The most widely used classification system is the Barcelona Clinic Liver Cancer (BCLC) staging system. The BCLC system categorizes patients into one of five stages, from very early (Stage 0) to terminal (Stage D). Each stage is linked to specific treatment recommendations, making it a primary tool for creating a treatment plan.
Primary Treatment Modalities
Hepatoma therapies are categorized by their goal, from curative treatments for early-stage disease to palliative care for advanced cancer. For patients with early-stage tumors confined to the liver, curative options are considered. These include surgical resection to remove the part of the liver with the tumor, and liver transplantation, which replaces the diseased liver with a healthy donor organ.
When surgery is not an option, locoregional therapies that target the tumor directly within the liver are used. Ablation techniques, like radiofrequency ablation (RFA) or microwave ablation (MWA), use heat to destroy cancer cells. These methods are effective for smaller tumors.
For larger or multiple tumors confined to the liver (intermediate-stage), transarterial chemoembolization (TACE) is a common treatment. This procedure injects chemotherapy drugs into the artery supplying the tumor and then blocks that artery.
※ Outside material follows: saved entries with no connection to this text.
**config.mk**
```make
export PLATFORM = sky130hd
export DESIGN_NAME = encoder_8x3_sync
export DESIGN_NICKNAME = d
export VERILOG_FILES = /design/src/rtl/enc_pkg.sv /design/src/rtl/enc_8x3_comb.sv /design/src/rtl/encoder_8x3_sync.sv
export SDC_FILE = /design/constraint.sdc
export NUM_CORES = 1
export LEC_CHECK = 0
export CAP_MARGIN = 20
export CORE_AREA = 2 2 39 41
export DETAILED_ROUTE_END_ITERATION = 7
export DIE_AREA = 0 0 41 43
export DONT_BUFFER_PORTS = 1
export GPL_ROUTABILITY_DRIVEN = 0
export GPL_TIMING_DRIVEN = 1
export HOLD_SLACK_MARGIN = 0.15
export SETUP_SLACK_MARGIN = 0.3
export SYNTH_ARGS = -nofsm -noshare
export SYNTH_HDL_FRONTEND = slang
export SYNTH_SLANG_ARGS = --single-unit
```
**constraint.sdc**
```tcl
create_clock -name clk -period 1.2 [get_ports clk]
set_input_delay 0.06 -clock clk [delete_from_list [all_inputs] [get_ports clk]]
set_output_delay 0.06 -clock clk [all_outputs]
set_load 0.05 [all_outputs]
```
===== src/rtl/cpu_step_pkg.sv =====
// Shared types for the CPU step controller: state encoding and run-mode constants.
package cpu_step_pkg;

  typedef enum logic [2:0] {
    ST_HALT  = 3'd0,
    ST_RUN   = 3'd1,
    ST_STEP  = 3'd2,
    ST_BURST = 3'd3,
    ST_DONE  = 3'd4
  } state_t;

  localparam logic [1:0] MODE_HALT  = 2'b00;
  localparam logic [1:0] MODE_RUN   = 2'b01;
  localparam logic [1:0] MODE_STEP  = 2'b10;
  localparam logic [1:0] MODE_BURST = 2'b11;

  // State requested by the mode pins; DONE is never requested directly.
  function automatic state_t mode_to_state(input logic [1:0] mode);
    case (mode)
      MODE_RUN:   return ST_RUN;
      MODE_STEP:  return ST_STEP;
      MODE_BURST: return ST_BURST;
      default:    return ST_HALT;
    endcase
  endfunction

endpackage


===== src/rtl/btn_debounce.sv =====
// Two-flop synchroniser plus debouncer for a raw push-button.
// level changes only after DEB_CYCLES consecutive samples that differ from it; rise pulses with a 0->1 change.
module btn_debounce #(
  parameter int DEB_CYCLES = 500000
) (
  input  logic clk,
  input  logic reset,
  input  logic btn,
  output logic level,
  output logic rise
);

  localparam int            CW       = $clog2(DEB_CYCLES + 1);
  localparam logic [CW-1:0] CNT_LAST = CW'(DEB_CYCLES - 1);

  logic [1:0]    sync;
  logic [CW-1:0] cnt;

  // NOTE: every flop here uses <= so all of them sample the pre-edge values, which is what makes the synchroniser a real two-stage chain.
  always_ff @(posedge clk) begin
    if (!reset) begin
      sync  <= '0;
      cnt   <= '0;
      level <= 1'b0;
      rise  <= 1'b0;
    end else begin
      sync <= {sync[0], btn};
      rise <= 1'b0;
      if (sync[1] == level) begin
        cnt <= '0;
      end else if (cnt == CNT_LAST) begin
        cnt   <= '0;
        level <= sync[1];
        rise  <= sync[1];
      end else begin
        cnt <= cnt + 1'b1;
      end
    end
  end

endmodule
This action cuts off the tumor’s blood supply while delivering concentrated medication.
For advanced hepatoma that has spread to blood vessels or other parts of the body, systemic therapies are the primary treatment. These drugs travel through the bloodstream to reach cancer cells anywhere in the body. Targeted therapy drugs disrupt specific pathways that allow cancer cells to grow, while immunotherapy harnesses the body’s immune system to attack the cancer.
Prognosis and Long-Term Management
The prognosis for hepatoma depends on the stage at detection and the patient’s underlying liver health. Early detection improves the outlook because it allows for curative treatments like surgery or transplantation. Patients with well-preserved liver function have a better prognosis and can tolerate more aggressive therapies.
After treatment, long-term management focuses on surveillance for cancer recurrence. Hepatoma has a high recurrence rate, either from the original tumor or a new one developing in the damaged liver. Patients undergo regular follow-up with imaging scans (CT or MRI) and blood tests to monitor AFP levels, allowing for early detection of new tumors.
Managing the underlying chronic liver disease is a fundamental part of long-term care. This involves continuing antiviral therapy for viral hepatitis or making lifestyle changes for alcohol-related disease or NAFLD. These steps help preserve remaining liver function and reduce the risk of future cancer.